[Problem]:
Reproduce the listing verbatim through the line with "parameter unsigned AXI4_ADDR_WIDTH".

[Information]:
--- START ---

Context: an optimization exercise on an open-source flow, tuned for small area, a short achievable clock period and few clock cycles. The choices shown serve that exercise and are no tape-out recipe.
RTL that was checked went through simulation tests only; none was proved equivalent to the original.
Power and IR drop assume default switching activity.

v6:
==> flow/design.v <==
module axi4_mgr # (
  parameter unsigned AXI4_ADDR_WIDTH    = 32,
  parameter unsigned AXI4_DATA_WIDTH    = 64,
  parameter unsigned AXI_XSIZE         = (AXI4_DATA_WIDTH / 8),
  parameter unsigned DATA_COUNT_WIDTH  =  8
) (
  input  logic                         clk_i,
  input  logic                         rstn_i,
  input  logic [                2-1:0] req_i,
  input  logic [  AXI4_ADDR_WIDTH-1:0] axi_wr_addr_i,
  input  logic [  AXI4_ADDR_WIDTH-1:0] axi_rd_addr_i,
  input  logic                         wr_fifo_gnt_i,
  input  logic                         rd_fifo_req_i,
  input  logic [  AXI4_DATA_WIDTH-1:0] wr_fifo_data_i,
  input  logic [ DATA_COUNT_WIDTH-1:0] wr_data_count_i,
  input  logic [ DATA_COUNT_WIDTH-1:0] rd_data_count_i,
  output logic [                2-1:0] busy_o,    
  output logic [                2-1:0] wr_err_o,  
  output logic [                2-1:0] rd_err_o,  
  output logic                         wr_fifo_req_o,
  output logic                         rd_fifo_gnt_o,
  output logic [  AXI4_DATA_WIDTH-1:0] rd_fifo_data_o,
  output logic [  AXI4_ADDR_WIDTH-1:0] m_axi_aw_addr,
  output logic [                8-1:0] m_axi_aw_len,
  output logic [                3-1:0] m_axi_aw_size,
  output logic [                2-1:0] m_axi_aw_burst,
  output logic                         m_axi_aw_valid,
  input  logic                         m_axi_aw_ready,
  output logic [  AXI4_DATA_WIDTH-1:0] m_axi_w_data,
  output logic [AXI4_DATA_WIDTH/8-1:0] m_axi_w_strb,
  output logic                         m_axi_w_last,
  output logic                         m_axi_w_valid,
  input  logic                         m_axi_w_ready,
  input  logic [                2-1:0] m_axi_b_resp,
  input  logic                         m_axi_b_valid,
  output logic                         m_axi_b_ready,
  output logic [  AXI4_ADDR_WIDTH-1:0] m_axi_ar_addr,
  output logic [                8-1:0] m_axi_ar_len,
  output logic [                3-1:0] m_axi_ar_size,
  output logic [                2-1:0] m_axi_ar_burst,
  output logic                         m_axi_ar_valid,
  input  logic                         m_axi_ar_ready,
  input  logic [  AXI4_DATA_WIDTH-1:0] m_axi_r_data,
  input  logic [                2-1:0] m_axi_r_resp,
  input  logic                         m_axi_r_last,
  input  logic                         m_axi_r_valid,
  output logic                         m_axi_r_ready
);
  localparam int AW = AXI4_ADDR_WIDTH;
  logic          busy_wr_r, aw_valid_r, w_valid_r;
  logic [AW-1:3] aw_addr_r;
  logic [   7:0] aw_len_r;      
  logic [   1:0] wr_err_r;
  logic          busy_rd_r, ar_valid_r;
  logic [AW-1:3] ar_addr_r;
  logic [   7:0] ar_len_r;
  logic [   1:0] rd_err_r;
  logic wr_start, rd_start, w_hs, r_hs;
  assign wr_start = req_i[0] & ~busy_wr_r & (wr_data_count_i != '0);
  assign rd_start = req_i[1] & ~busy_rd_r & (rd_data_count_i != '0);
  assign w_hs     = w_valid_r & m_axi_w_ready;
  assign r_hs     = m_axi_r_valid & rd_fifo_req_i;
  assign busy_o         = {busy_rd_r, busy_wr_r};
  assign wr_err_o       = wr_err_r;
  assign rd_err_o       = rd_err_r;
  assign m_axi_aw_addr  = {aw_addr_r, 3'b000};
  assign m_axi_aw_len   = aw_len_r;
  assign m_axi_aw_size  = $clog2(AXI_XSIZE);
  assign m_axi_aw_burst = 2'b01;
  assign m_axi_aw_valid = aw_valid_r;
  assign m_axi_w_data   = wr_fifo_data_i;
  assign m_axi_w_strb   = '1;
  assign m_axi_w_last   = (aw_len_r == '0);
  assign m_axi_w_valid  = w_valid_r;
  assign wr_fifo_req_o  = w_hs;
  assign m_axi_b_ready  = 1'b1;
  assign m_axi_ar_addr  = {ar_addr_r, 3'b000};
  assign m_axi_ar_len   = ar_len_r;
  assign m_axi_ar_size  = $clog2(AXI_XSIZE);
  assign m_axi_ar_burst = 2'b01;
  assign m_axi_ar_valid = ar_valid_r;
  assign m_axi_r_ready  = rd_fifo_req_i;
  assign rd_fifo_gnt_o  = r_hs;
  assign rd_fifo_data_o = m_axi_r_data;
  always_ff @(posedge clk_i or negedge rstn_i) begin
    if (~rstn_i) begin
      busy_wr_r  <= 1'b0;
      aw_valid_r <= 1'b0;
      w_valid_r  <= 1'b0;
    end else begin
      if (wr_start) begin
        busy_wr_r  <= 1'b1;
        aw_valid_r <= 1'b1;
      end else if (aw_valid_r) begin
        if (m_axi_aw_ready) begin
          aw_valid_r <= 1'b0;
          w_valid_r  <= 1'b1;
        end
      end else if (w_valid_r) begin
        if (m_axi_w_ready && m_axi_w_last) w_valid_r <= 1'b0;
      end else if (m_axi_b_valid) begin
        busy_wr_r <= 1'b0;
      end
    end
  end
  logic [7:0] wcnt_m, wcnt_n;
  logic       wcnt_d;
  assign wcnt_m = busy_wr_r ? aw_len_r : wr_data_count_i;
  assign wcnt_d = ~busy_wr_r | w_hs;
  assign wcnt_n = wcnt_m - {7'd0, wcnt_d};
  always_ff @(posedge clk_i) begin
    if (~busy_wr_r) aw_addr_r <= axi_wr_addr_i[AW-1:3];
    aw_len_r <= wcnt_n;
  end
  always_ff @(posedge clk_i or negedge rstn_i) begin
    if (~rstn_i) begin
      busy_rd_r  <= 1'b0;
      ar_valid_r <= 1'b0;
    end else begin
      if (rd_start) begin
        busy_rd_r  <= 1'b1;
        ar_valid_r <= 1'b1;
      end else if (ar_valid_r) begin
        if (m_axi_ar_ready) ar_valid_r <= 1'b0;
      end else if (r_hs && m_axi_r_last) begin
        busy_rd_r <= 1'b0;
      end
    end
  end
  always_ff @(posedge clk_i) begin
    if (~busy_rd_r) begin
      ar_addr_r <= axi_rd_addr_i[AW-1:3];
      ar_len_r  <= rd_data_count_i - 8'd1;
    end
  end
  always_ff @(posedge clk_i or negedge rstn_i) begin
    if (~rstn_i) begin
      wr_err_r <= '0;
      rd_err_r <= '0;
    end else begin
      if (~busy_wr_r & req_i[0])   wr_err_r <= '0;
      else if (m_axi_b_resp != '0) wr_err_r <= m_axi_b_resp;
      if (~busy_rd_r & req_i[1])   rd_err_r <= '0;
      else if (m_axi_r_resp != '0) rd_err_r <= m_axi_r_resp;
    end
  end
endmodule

--- END ---

[Answer area]:
Context: an optimization exercise on an open-source flow, tuned for small area, a short achievable clock period and few clock cycles. The choices shown serve that exercise and are no tape-out recipe.
RTL that was checked went through simulation tests only; none was proved equivalent to the original.
Power and IR drop assume default switching activity.

v6:
==> flow/design.v <==
module axi4_mgr # (
  parameter unsigned AXI4_ADDR_WIDTH    = 32,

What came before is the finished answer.